LA DICTADURA MUNDIALISTA DE LAS MARCAS
ELVICTORIANO.COM.VE - El deporte más popular del planeta ha dejado de pertenecer a los aficionados para convertirse en un tablero de control milimétricamente regulado por una sola entidad jurídica. "La Marca", el gigante que gestiona el destino del fútbol global, ha consolidado un régimen comercial tan absoluto que roza la censura.
Bajo la premisa de proteger a sus socios comerciales de élite, se ha instaurado una política de tolerancia cero contra cualquier expresión publicitaria que no haya pasado por su caja registradora, transformando los recintos deportivos en zonas de exclusión económica total.
La manifestación más evidente de este control autoritario se vive en los propios estadios. Por imposición directa de "La Marca", cualquier logo, emblema o nombre comercial local que no forme parte de su selecto grupo de patrocinadores multimillonarios debe ser sistemáticamente erradicado de la vista del público.
El nivel de absurdo ha llegado al punto de obligar a los comités organizadores a cubrir con lonas neutras desde pequeños letreros internos hasta la infraestructura técnica que muestre un fabricante no autorizado. No importa la historia, el arraigo o los convenios previos de los recintos; si la tajada millonaria no ha sido depositada en las arcas de la organización central, la identidad visual es simplemente borrada.
Este proceso de colonización comercial ha alcanzado su punto álgido con la alteración del propio patrimonio de las sedes. Estadios emblemáticos, conocidos históricamente por nombres vinculados a su cultura o a sus patrocinadores locales de toda la vida, se ven obligados a despojarse de su identidad oficial durante los torneos.

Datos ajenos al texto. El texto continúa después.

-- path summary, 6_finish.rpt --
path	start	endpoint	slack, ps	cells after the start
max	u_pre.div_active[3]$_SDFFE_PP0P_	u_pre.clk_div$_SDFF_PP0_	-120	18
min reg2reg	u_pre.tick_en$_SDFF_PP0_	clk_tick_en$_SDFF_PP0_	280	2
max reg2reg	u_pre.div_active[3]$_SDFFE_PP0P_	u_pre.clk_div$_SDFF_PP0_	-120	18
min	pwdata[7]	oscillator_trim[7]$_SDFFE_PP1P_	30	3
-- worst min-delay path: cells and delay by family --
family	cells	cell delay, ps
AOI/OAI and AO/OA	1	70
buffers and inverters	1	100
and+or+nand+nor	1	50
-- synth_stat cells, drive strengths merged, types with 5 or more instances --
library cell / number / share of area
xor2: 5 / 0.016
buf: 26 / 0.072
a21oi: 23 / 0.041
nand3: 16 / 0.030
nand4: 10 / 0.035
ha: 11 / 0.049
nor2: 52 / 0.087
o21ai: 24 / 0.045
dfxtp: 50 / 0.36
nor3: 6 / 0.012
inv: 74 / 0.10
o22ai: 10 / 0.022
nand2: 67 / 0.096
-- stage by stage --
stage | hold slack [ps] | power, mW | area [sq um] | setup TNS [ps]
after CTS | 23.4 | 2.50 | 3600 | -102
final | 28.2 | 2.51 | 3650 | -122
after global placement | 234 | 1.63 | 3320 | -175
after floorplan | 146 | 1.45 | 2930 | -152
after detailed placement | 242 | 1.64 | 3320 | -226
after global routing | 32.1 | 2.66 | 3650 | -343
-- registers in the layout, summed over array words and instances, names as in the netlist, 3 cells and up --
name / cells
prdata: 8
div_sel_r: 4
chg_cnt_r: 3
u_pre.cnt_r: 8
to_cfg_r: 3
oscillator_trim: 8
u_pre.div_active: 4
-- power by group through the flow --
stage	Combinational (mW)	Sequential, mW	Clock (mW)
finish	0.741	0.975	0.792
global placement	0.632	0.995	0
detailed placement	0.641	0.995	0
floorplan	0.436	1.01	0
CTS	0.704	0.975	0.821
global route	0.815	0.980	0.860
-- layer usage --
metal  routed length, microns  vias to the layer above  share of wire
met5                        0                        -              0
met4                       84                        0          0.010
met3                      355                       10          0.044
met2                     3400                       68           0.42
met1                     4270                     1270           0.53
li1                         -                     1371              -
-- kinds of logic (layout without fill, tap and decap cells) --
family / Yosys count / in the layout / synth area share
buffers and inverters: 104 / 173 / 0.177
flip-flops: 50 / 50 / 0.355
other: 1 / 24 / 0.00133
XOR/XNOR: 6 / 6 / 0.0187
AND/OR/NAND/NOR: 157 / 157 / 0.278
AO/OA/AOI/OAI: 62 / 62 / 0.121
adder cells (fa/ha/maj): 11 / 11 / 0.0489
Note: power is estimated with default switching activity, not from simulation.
--- config.mk ---
export PLATFORM = sky130hd
export DESIGN_NAME = mcs_sync_top
export DESIGN_NICKNAME = d
export VERILOG_FILES = /design/src/mcs_pkg.sv /design/src/mcs_pin_sync.sv /design/src/mcs_sync_top.sv
export VERILOG_INCLUDE_DIRS = /design/src /design/src/src
export SDC_FILE = /design/constraint.sdc
export NUM_CORES = 1
export LEC_CHECK = 0
export BUFFER_PORTS_ARGS = -buffer_cell sky130_fd_sc_hd__clkbuf_2
export CAP_MARGIN = 30
export CORE_MARGIN = 3
export CORE_UTILIZATION = 46
export DETAILED_ROUTE_END_ITERATION = 8
export GPL_TIMING_DRIVEN = 0
export PLACE_DENSITY = 0.83
export SKIP_CTS_REPAIR_TIMING = 1
export SLEW_MARGIN = 15
export SYNTH_ARGS = -nofsm -noshare
export SYNTH_HDL_FRONTEND = slang
export SYNTH_HIERARCHICAL = 1
export SYNTH_SLANG_ARGS = --single-unit
export TNS_END_PERCENT = 5
--- constraint.sdc ---
create_clock -name mclk -period 1.65 [get_ports mclk]
set_input_delay 0.33 -clock mclk [delete_from_list [all_inputs] [get_ports mclk]]
set_output_delay 0.33 -clock mclk [all_outputs]
set_load 0.02 [all_outputs]
==> config.mk <==
export PLATFORM = sky130hd
export DESIGN_NAME = iaes_top
export DESIGN_NICKNAME = d
export VERILOG_FILES = /design/src/logic/iaes_pkg.sv /design/src/logic/iaes_evt_bit.sv /design/src/logic/iaes_top.sv
export SDC_FILE = /design/constraint.sdc
export NUM_CORES = 1
export LEC_CHECK = 0
export ABC_AREA = 1
export BUFFER_PORTS_ARGS = -buffer_cell sky130_fd_sc_hd__clkbuf_2
export CAP_MARGIN = 20
export CORE_ASPECT_RATIO = 0.8
export CORE_MARGIN = 3
export CORE_UTILIZATION = 55
export DETAILED_ROUTE_END_ITERATION = 7
export PLACE_DENSITY = 0.87
export SYNTH_ARGS = -nofsm -noshare
export SYNTH_HDL_FRONTEND = slang
export SYNTH_SLANG_ARGS = --single-unit
export TNS_END_PERCENT = 100
==> constraint.sdc <==
create_clock -name ref_clk -period 4.2 [get_ports ref_clk]
set_input_delay 0.84 -clock ref_clk [delete_from_list [all_inputs] [get_ports ref_clk]]
set_output_delay 0.84 -clock ref_clk [all_outputs]
set_load 0.01 [all_outputs]
`src/tick_pkg.sv`:
```
// package: register map, field layout, reset values and carriers of the tick unit
package tick_pkg;

   // ==========================================================
   // register map (byte addresses on the avalon word bus)
   localparam logic [3:0] COUNT_OFFSET  = 4'h0; // tick_counter_value
   localparam logic [3:0] CTRL_OFFSET   = 4'h4; // tick_control_status

   // ==========================================================
   // control/status field positions
   localparam int PRESCALE_LSB = 0;  // prescale_select [2:0]
   localparam int RUN_BIT      = 3;  // count_run_enable
   localparam int IRQ_EN_BIT   = 4;  // wrap_irq_enable
   localparam int WRAP_BIT     = 5;  // wrap_flag

   // ==========================================================
   // reset values
   localparam logic [7:0] COUNT_RESET = 8'h00;
   localparam logic [7:0] CTRL_RESET  = 8'h00;
   localparam logic [7:0] COUNT_MAX   = 8'hFF; // value before the wrap

   // ==========================================================
   // cpu power state as seen by the unit
   typedef enum logic [1:0] {
      PWR_RUN  = 2'b00,
      PWR_WAIT = 2'b01,
      PWR_HALT = 2'b11
   } pwr_state_e;

   // software-written control fields
   typedef struct packed {
      logic       irq_en;   // wrap_irq_enable
      logic       run;      // count_run_enable
      logic [2:0] psel;     // prescale_select
   } ctrl_s;

   // avalon request carrier
   typedef struct packed {
      logic [3:0]  address;
      logic        read;
      logic        write;
      logic [31:0] writedata;
      logic [3:0]  byteenable;
   } av_req_s;

endpackage : tick_pkg

```
`src/tick_prescaler.sv`:
```
// prescaler: free divider with selectable power-of-two tick output
`timescale 1ns/1ps
module tick_prescaler #(
   parameter int DIV_BITS = 8            // 2^DIV_BITS is the largest division
) (
   input  wire logic       clk,          // cpu clock
   input  wire logic       arst_n,       // async reset, active low
   input  wire logic       run,          // high lets the divider advance
   input  wire logic [2:0] psel,         // 0..7 selects divide 2..256
   output logic            tick          // one-cycle pulse per period
);

   initial begin
      if (DIV_BITS != 8) $error("tick_prescaler: DIV_BITS must be 8");
   end

   typedef struct packed {
      logic [DIV_BITS-1:0] div;          // divider chain
   } pre_s;

   pre_s st_ff;                          // registered state
   pre_s nxt_st;                         // next state
   logic [DIV_BITS-1:0] low_mask;        // bits that must all be one

   // ==========================================================
   // tick when the selected low bits are all set and running
   always_comb begin
      nxt_st   = st_ff;
      low_mask = DIV_BITS'((16'h0002 << psel) - 16'h0001);
      // a stopped unit keeps the divider cleared
      if (!run) begin
         nxt_st.div = '0;                                  // RULE_06
      end else begin
         nxt_st.div = st_ff.div + DIV_BITS'(1);            // RULE_06
      end
      tick = run && ((st_ff.div & low_mask) == low_mask);  // RULE_02
   end

   // ==========================================================
   // state register
   always_ff @(posedge clk or negedge arst_n) begin
      if (!arst_n) begin
         st_ff <= '0;
      end else begin
         st_ff <= nxt_st;
      end
   end

endmodule : tick_prescaler

```
`src/tick_sync.sv`:
```
// three-flop synchroniser with agreement filter for an outside level
`timescale 1ns/1ps
module tick_sync #(
   parameter int WIDTH = 2               // bits carried
) (
   input  wire logic             clk,    // cpu clock
   input  wire logic             arst_n, // async reset, active low
   input  wire logic [WIDTH-1:0] d,      // asynchronous level
   output logic      [WIDTH-1:0] q       // filtered level
);

   initial begin
      if (WIDTH < 1) $error("tick_sync: WIDTH must be positive");
   end

   typedef struct packed {
      logic [WIDTH-1:0] s1;              // first stage, read only by s2
      logic [WIDTH-1:0] s2;              // second stage
      logic [WIDTH-1:0] s3;              // third stage
      logic [WIDTH-1:0] out;             // accepted level
   } sync_s;

   sync_s st_ff;                         // registered state
   sync_s nxt_st;                        // next state

   // ==========================================================
   // a change counts once stages two and three agree
   always_comb begin
      nxt_st    = st_ff;
      nxt_st.s1 = d;
      nxt_st.s2 = st_ff.s1;
      nxt_st.s3 = st_ff.s2;
      for (int i = 0; i < WIDTH; i++) begin
         if (st_ff.s2[i] == st_ff.s3[i]) begin
            nxt_st.out[i] = st_ff.s3[i];
         end
      end
      q = st_ff.out;
   end

   // ==========================================================
   // state register
   always_ff @(posedge clk or negedge arst_n) begin
      if (!arst_n) begin
         st_ff <= '0;
      end else begin
         st_ff <= nxt_st;
      end
   end

endmodule : tick_sync

```
`src/periodic_tick_unit.sv`:
```
// periodic tick unit: 8-bit prescaled up-counter with wrap flag and request
// Function
// [RULE_01] run enable starts counting from current value
// [RULE_02] increment per prescaler tick, divide 2..256
// [RULE_03] wrap from FF to 00 sets flag
// [RULE_04] request when flag and irq enable set
// [RULE_05] request ignores the cpu global mask
// [RULE_06] run low freezes counter, resets prescaler
// [RULE_07] reading control/status clears wrap flag
// [RULE_08] writes never change the wrap flag
// [RULE_09] counter writable any time, counting continues
// [RULE_10] counter eight bits, readable any time
// [RULE_11] control/status bits 7:6 read zero
// [RULE_12] both registers reset to zero
// [RULE_13] count in wait state, stop in halt
`timescale 1ns/1ps
module periodic_tick_unit (
   input  wire logic        clk,           // cpu clock, 100 MHz
   input  wire logic        arst_n,        // async reset, active low
   input  wire logic [3:0]  address,       // avalon byte address
   input  wire logic        read,          // avalon read strobe
   input  wire logic        write,         // avalon write strobe
   input  wire logic [31:0] writedata,     // avalon write data
   input  wire logic [3:0]  byteenable,    // avalon byte enables
   output logic      [31:0] readdata,      // avalon read data
   output logic             waitrequest,   // avalon stall
   output logic      [1:0]  response,      // 00 okay, 10 slave error
   input  wire logic [1:0]  cpu_pwr_state, // power state, async to us
   output logic             wrap_irq       // overflow request, level
);

   // ==========================================================
   // state
   typedef struct packed {
      logic [7:0]          count;      // count_bits
      tick_pkg::ctrl_s     ctrl;       // software controls
      logic                wrap;       // wrap_flag
      logic                ack;        // answer phase of an access
      logic [31:0]         rdata;      // registered read data
      logic [1:0]          resp;       // registered response
   } unit_s;

   unit_s                 st_ff;       // registered state
   unit_s                 nxt_st;      // next state
   tick_pkg::av_req_s     req;         // bundled bus request
   logic [1:0]            pwr_sync;    // synchronised power state
   logic                  halted;      // cpu in halt
   logic                  pre_tick;    // prescaler output pulse
   logic                  count_en;    // counting allowed this cycle
   logic                  take;        // request accepted this edge
   logic                  hit_count;   // counter register addressed
   logic                  hit_ctrl;    // control register addressed
   logic                  wrap_now;    // increment crosses FF to 00

   assign req = '{address:    address,
                  read:       read,
                  write:      write,
                  writedata:  writedata,
                  byteenable: byteenable};

   // ==========================================================
   // power state comes from another domain, filter it
   tick_sync #(
      .WIDTH (2)
   ) u_pwr_sync (
      .clk    (clk),
      .arst_n (arst_n),
      .d      (cpu_pwr_state),
      .q      (pwr_sync)
   );

   // halt stops the unit; wait leaves it running so it can wake the cpu
   assign halted   = (pwr_sync == tick_pkg::PWR_HALT);          // RULE_13
   assign count_en = st_ff.ctrl.run && !halted;                 // RULE_13

   // ==========================================================
   // prescaler: held in reset whenever counting is not allowed
   tick_prescaler #(
      .DIV_BITS (8)
   ) u_prescaler (
      .clk    (clk),
      .arst_n (arst_n),
      .run    (count_en),                                       // RULE_06
      .psel   (st_ff.ctrl.psel),                                // RULE_02
      .tick   (pre_tick)
   );

   // ==========================================================
   // bus decode: one wait cycle, then the answer edge
   always_comb begin
      take      = (req.read || req.write) && st_ff.ack;
      hit_count = 1'b0;
      hit_ctrl  = 1'b0;
      if (req.address == tick_pkg::COUNT_OFFSET) begin
         hit_count = 1'b1;
      end else if (req.address == tick_pkg::CTRL_OFFSET) begin
         hit_ctrl = 1'b1;
      end
   end

   // ==========================================================
   // next-state logic
   always_comb begin
      nxt_st   = st_ff;
      wrap_now = 1'b0;

      // ack rises one cycle after the request, falls after the edge taken
      if ((req.read || req.write) && !st_ff.ack) begin
         nxt_st.ack = 1'b1;
      end else begin
         nxt_st.ack = 1'b0;
      end

      // counting resumes from whatever value is held, no reload
      if (count_en && pre_tick) begin                           // RULE_01
         nxt_st.count = st_ff.count + 8'h01;                    // RULE_02
         wrap_now     = (st_ff.count == tick_pkg::COUNT_MAX);   // RULE_03
      end

      // read data is prepared during the wait cycle
      nxt_st.rdata = 32'h0000_0000;
      nxt_st.resp  = 2'b00;
      if (hit_count) begin
         nxt_st.rdata[7:0] = st_ff.count;                       // RULE_10
      end else if (hit_ctrl) begin
         nxt_st.rdata[tick_pkg::WRAP_BIT]   = st_ff.wrap;
         nxt_st.rdata[tick_pkg::IRQ_EN_BIT] = st_ff.ctrl.irq_en;
         nxt_st.rdata[tick_pkg::RUN_BIT]    = st_ff.ctrl.run;
         nxt_st.rdata[tick_pkg::PRESCALE_LSB +: 3] = st_ff.ctrl.psel;
         // bits 7:6 and above stay zero
         nxt_st.rdata[7:6] = 2'b00;                             // RULE_11
      end else begin
         nxt_st.resp = 2'b10;        // unmapped address answers slave error
      end

      // a write to the counter wins over the tick in the same cycle
      if (take && req.write && hit_count && req.byteenable[0]) begin
         nxt_st.count = req.writedata[7:0];                     // RULE_09
      end

      // control write: the flag bit of the data is ignored
      if (take && req.write && hit_ctrl && req.byteenable[0]) begin
         nxt_st.ctrl.irq_en = req.writedata[tick_pkg::IRQ_EN_BIT];
         nxt_st.ctrl.run    = req.writedata[tick_pkg::RUN_BIT];
         nxt_st.ctrl.psel   = req.writedata[tick_pkg::PRESCALE_LSB +: 3];
      end                                                       // RULE_08

      // read clears the flag only if the snapshot showed it set, so a wrap
      // that lands in the wait cycle is not lost; a wrap now still wins
      if (take && req.read && hit_ctrl &&
          st_ff.rdata[tick_pkg::WRAP_BIT]) begin
         nxt_st.wrap = 1'b0;                                    // RULE_07
      end
      if (wrap_now) begin
         nxt_st.wrap = 1'b1;                                    // RULE_03
      end
   end

   // ==========================================================
   // bus outputs: stall until the answer cycle
   assign waitrequest = !st_ff.ack;
   assign readdata    = st_ff.rdata;
   assign response    = st_ff.resp;

   // request is not gated by the cpu global mask; the cpu applies it
   assign wrap_irq = st_ff.wrap && st_ff.ctrl.irq_en;           // RULE_04 RULE_05

   // ==========================================================
   // state register; everything clears to zero
   always_ff @(posedge clk or negedge arst_n) begin
      if (!arst_n) begin
         st_ff.count <= tick_pkg::COUNT_RESET;                  // RULE_12
         st_ff.ctrl  <= tick_pkg::CTRL_RESET[4:0];              // RULE_12
         st_ff.wrap  <= 1'b0;                                   // RULE_12
         st_ff.ack   <= 1'b0;
         st_ff.rdata <= 32'h0000_0000;
         st_ff.resp  <= 2'b00;
      end else begin
         st_ff <= nxt_st;
      end
   end

endmodule : periodic_tick_unit

```
`config.mk`:
```
export PLATFORM = sky130hd
export DESIGN_NAME = periodic_tick_unit
export DESIGN_NICKNAME = d
export VERILOG_FILES = /design/src/tick_pkg.sv /design/src/tick_prescaler.sv /design/src/tick_sync.sv /design/src/periodic_tick_unit.sv
export SDC_FILE = /design/constraint.sdc
export NUM_CORES = 1
export LEC_CHECK = 0
export BUFFER_PORTS_ARGS = -buffer_cell sky130_fd_sc_hd__buf_2
export CORE_MARGIN = 4
export CORE_UTILIZATION = 45
export CTS_BUF_LIST = sky130_fd_sc_hd__clkbuf_8
export DETAILED_ROUTE_END_ITERATION = 7
export GPL_TIMING_DRIVEN = 0
export PLACE_DENSITY = 0.8
export REMOVE_ABC_BUFFERS = 1
export SLEW_MARGIN = 20
export SYNTH_ARGS = -nofsm -noshare
export SYNTH_HDL_FRONTEND = slang
export SYNTH_SLANG_ARGS = --single-unit
```
`constraint.sdc`:
```
create_clock -name clk -period 3.65 [get_ports clk]
set_input_delay 0.1825 -clock clk [delete_from_list [all_inputs] [get_ports clk]]
set_output_delay 0.1825 -clock clk [all_outputs]
set_load 0.05 [all_outputs]
```
[Word-level counts from Yosys, hierarchy flattened]
Index checks and enable logic that the tools add are counted.
Word-level totals
  register bits after elaboration: 41
  logic and storage cells: 59
  output and inout bits: 36
  input port bits: 46
Operators by class
  shifts and indexed selects: 1
  $add $sub $neg: 3
  equal/unequal tests: 6
  reductions and logical operators: 20
  bitwise logic cells: 1
  muxes and demuxes: 14
Operators by type and width (count)
  two-way mux 8 bit: 4
  adder 8 x 1 -> 8 bit (second input constant): 2
  logical AND 1 bit: 14
  bitwise AND 8 bit: 1
  equality test 8 bit: 1
  equality test 8 bit (second input constant): 1
  left shift 2 x 3 -> 8 bit (first input constant): 1
  subtractor 8 x 1 -> 8 bit (second input constant): 1
  two-way mux 1 bit: 7
  two-way mux 6 bit: 1
  equality test 4 x 3 -> 1 bit (second input constant): 1
  zero test 4 bit: 1
  two-way mux 2 bit: 2
  nonzero test 2 bit: 2
  equality test 1 bit: 2
  equality test 2 bit (second input constant): 1
  zero test 1 bit: 2
  logical OR 1 bit: 1

[Logic depth before layout (Yosys ltp)]
Gate-level depths: netlist of run 1.
  depth after elaboration: 8
  gate-level depth with buffers: 6
  depth with buffers taken out: 5

[Cells and area by module]
A second synthesis of run 1 with hierarchy kept.
Second synthesis, totals
  cells, all modules: 196
  area, all modules: 2098.3 µm²
By module, submodules not included
  periodic_tick_unit: area an instance 1373.8 µm², cells an instance 134, instances 1, seq. area each 600.6 µm²
  tick_prescaler: area an instance 486.7 µm², cells an instance 50, instances 1, seq. area each 200.2 µm²
  tick_sync: area an instance 237.7 µm², cells an instance 12, instances 1, seq. area each 200.2 µm²

[Least setup slack after synthesis of run 1]
No wires, ideal clock.
  kind: register to register
  start: reg st_ff[37] (netlist bit)
  end: reg st_ff[46] (netlist bit)
  setup time: 82 ps
  stages on the path, launching flop included: 7
  required time: 3568 ps
  arrival: 2136 ps
  path buffers: 1
  period minus slack after synthesis: 2218 ps
  setup slack: 1432 ps
  cell sequence: dfrtp_1 or3b_1 a32o_1 or3_1 clkbuf_2 or4_1 a31oi_1
On the way
  cells in the longest elaborated chain, start to end: 7
Ends and longest elaborated chain
  start, declared: RTL line periodic_tick_unit.sv:43  | unit_s st_ff;
  start signal, assigned: RTL line periodic_tick_unit.sv:179  | st_ff <= nxt_st;
  left shift 2 x 3 -> 8 bit (*): RTL line tick_prescaler.sv:29  | low_mask = DIV_BITS'((16'h0002 << psel) - 16'h0001);
  subtractor 8 x 1 -> 8 bit (*): RTL line tick_prescaler.sv:29
  bitwise AND 8 bit: RTL line tick_prescaler.sv:36  | tick = run && ((st_ff.div & low_mask) == low_mask);
  equality test 8 bit (*): RTL line tick_prescaler.sv:36
  logical AND 1 bit (*): RTL line tick_prescaler.sv:36
  logical AND 1 bit (*): RTL line periodic_tick_unit.sv:115  | if (count_en && pre_tick) begin
  nonzero test 2 bit (no source line) (*)
Mark *: on every way between the ends. The rest lies on a longest branch, timed or not.
A chain may end at the register's enable or synchronous reset.

[Worst setup path in the final report of run 1]
  start: reg st_ff[37] (netlist bit)
  end: reg st_ff[48] (netlist bit)
Same word-level chain as after synthesis.

==> qor.txt, run 1 <==
DR WL/cell: 12.6 um
total CTS buffers: 5
largest net degree at the start of global routing: 41
RSZ-0062 raised after global routing: false
die area: 5590 um2
Final Worst Setup Slack: 1.28 ns
CTS tree: built
mapped cell area: 2010 um2
Final GP Congestion: 0.785
Via density: 4.95
critical path class: reg2reg
sequential fraction of the synthesis area: 49.9%
num ports: 82
die span in x: 74.8 um
flops & latches, synth: 40
final core occ: 50.0%
Fmax: 422 MHz
Worst Max-Slew Pin Slew: 0.854 ns
Sink Count: 40
pre-CTS setup slack: 1.33 ns
final WL: 3.42 mm
fill count: 397
setup_tns: 0 ns
gr usage total: 13.5%
Post-CTS Setup Repair Bufs: 0
Setup crit start kind: flip-flop
maxcap violations: 0
Worst-Skew Late Latency: 0.29 ns
status: finished, final reports clean
Syn-to-layout area delta: 7.79%
Leakage: 1.02 nW
Hold Fails Final Rpt: 0
Worst Path Max Fanout: 7
Max Slew Vio Count: 0
Initial Util: 46.4%
H-tree depth: 2
Final nets: 267
Worst Path Required: 3.86 ns
Peak supply drop: 0.000220 V
CTS resizes: 0
total grt overflow: 0
period utilization: 65.0%
Clock Path Buffers: 2
Pwr Density: 509 nW/um2
die height: 74.8 um
Core Region: 4320 um2
# DRC: 0
vias in the first global route: 1284
CTS root buf: clkbuf_8
Core Rows: 24
clk slew on worst S/H paths: 0.07 ns
Cells after Synth: 195
Worst setup startpoint: st_ff[37]$_DFFE_PN0P_
Slew headroom: 42.6%
Hold/Removal Path Class: in2async
drt pass-1 iters: 4
initial antenna violation count: 0
Arr. time, crit path: 2.58 ns
Tot Pwr: 1.10 mW
Ant. Diodes: 0
IO Port Bufs: 29
total number of vias: 1347
reg2reg start: st_ff[37]$_DFFE_PN0P_
Worst setup EP type: flip-flop
skew final: 0.00148 ns
first-pass GRT wire length: 5.66 mm
post-detail-place hpwl: 2.43 mm
WHS: 0.00496 ns
Routed Antenna Nets: 0
Syn. warnings: 0
syn avg cell area: 10.3 um2
final setup fails: 0
layout cell share with drive strength beyond 1: 19.1%
Synth cell types: 35
hold_buf cts: 2
1st-iter DRT viols: 58
Final min period: 2.37 ns
per-layer routing:
| metal | vias up | track usage [%] | routed length, um |
|---|---|---|---|
| li1 | 652 | - | - |
| met3 | 6 | 3.74 | 287 |
| met1 | 638 | 17.4 | 1520 |
| met2 | 51 | 20.8 | 1540 |
| met5 | - | 0 | 0 |
| met4 | 0 | 6.72 | 70 |
sequential cells by signal, indices dropped and copies added, names as in the netlist:
| register | cells |
|---|---|
| u_pwr_sync.nxt_st | 4 |
| response | 1 |
| u_prescaler.st_ff | 8 |
| u_pwr_sync.st_ff | 2 |
| readdata | 8 |
| st_ff | 15 |
| u_pwr_sync.q | 2 |
path summary, 6_finish.rpt:
check                      cells past startpoint                             end  slack, ns
setup / recovery                               5           st_ff[48]$_DFFE_PN0P_       1.28
hold / removal                                 1           readdata[6]$_DFF_PN0_      0.005
setup reg to reg                               5           st_ff[48]$_DFFE_PN0P_       1.28
hold reg to reg                                0  u_pwr_sync.nxt_st[3]$_DFF_PN0_       0.35
max in group asynchronous                      1  u_prescaler.st_ff[2]$_DFF_PN0_       3.11
min in group clk                               3           st_ff[47]$_DFFE_PN0P_       0.10
logic make-up after synthesis:
group	count (synthesis)	synth area share [%]
flip-flops	40	49.9
AO/OA/AOI/OAI	15	5.05
multiplexers	12	6.30
XOR/XNOR	10	4.36
adder cells (fa/ha/maj)	4	2.24
buffers and inverters	42	14.3
other	1	0.187
AND/OR/NAND/NOR	71	17.7
critical path, stage by stage, from the launching register on:
cell and delay (ns):
dfrtp_1 0.44, or3b_1 0.39, a32o_1 0.32, or3_1 0.43
or4_1 0.53, a31oi_1 0.18
synth_stat cells:
master / n / area (um2)
a21boi_0: 2 / 15.0
a21oi_1: 1 / 5.00
a2bb2oi_1: 1 / 8.76
a31oi_1: 2 / 12.5
a32o_1: 1 / 10.0
and2_0: 1 / 6.26
and2_1: 2 / 12.5
and3_1: 1 / 6.26
and3_2: 1 / 7.51
buf_4: 34 / 255
clkbuf_1: 3 / 11.3
clkbuf_2: 1 / 5.00
conb_1: 1 / 3.75
dfrtp_1: 40 / 1000
ha_1: 2 / 25.0
inv_1: 4 / 15.0
maj3_1: 2 / 20.0
mux2_2: 5 / 56.3
mux2i_1: 7 / 70.1
nand2_1: 12 / 45.0
nand3_1: 15 / 75.1
nand3b_1: 2 / 15.0
nand4_1: 2 / 12.5
nor2_1: 20 / 75.1
nor3_1: 3 / 15.0
nor3b_1: 2 / 15.0
nor4_1: 3 / 18.8
o21ai_0: 4 / 20.0
o21bai_1: 1 / 7.51
o31ai_1: 3 / 22.5
or3_1: 3 / 18.8
or3b_1: 2 / 17.5
or4_1: 2 / 15.0
xnor2_1: 6 / 52.6
xor2_1: 4 / 35.0
per-stage QoR:
step           cells  instance area [um2]
6_report         272                 2160
5_1_grt          272                 2160
4_1_cts          272                 2160
3_5_place_dp     262                 2040
3_3_place_gp     262                 2040
2_1_floorplan    181                 1830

"La Marca" exige la total neutralidad de los nombres de los estadios, renombrándolos de forma genérica para las transmisiones oficiales, a menos, claro, que el patrocinador sea uno de los suyos. Esta despersonalización obligatoria demuestra que, para la cúpula organizativa, el territorio anfitrión es solo un lienzo en blanco para la explotación publicitaria unilateral.

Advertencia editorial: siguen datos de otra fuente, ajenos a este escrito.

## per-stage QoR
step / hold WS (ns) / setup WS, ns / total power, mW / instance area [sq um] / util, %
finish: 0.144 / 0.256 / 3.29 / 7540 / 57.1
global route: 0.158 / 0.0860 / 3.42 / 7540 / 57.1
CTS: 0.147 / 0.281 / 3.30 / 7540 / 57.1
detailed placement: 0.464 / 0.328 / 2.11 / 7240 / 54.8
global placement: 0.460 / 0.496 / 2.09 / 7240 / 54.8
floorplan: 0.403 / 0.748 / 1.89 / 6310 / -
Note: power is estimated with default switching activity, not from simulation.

A esta política de tierra quemada visual se suman las infames "zonas de restricción comercial" que se imponen en un radio de varios kilómetros alrededor de cada estadio. Dentro de estos perímetros, los comercios locales y los vendedores tradicionales tienen estrictamente prohibido operar si ofrecen productos que compitan, incluso indirectamente, con las transnacionales aliadas de "La Marca".
La soberanía de los países anfitriones se diluye ante leyes temporales hechas a la medida de la organización, donde la policía local a menudo termina actuando como guardiana de los intereses privados de una corporación extranjera.
Lo que hoy se denuncia no es la existencia del patrocinio, elemento natural en el deporte moderno, sino la degradación del fútbol a un simple subproducto de la mercadotecnia. Al anteponer el beneficio de los contratos de exclusividad por encima del sentido común, la tradición y el respeto a las comunidades locales, "La Marca" demuestra que su verdadera prioridad no es el desarrollo del juego, sino la gestión de un monopolio implacable.
El Mundial ya no es una fiesta de las naciones; es la imposición de una dictadura corporativa donde el balón solo rueda bajo el permiso y el diseño de un logotipo.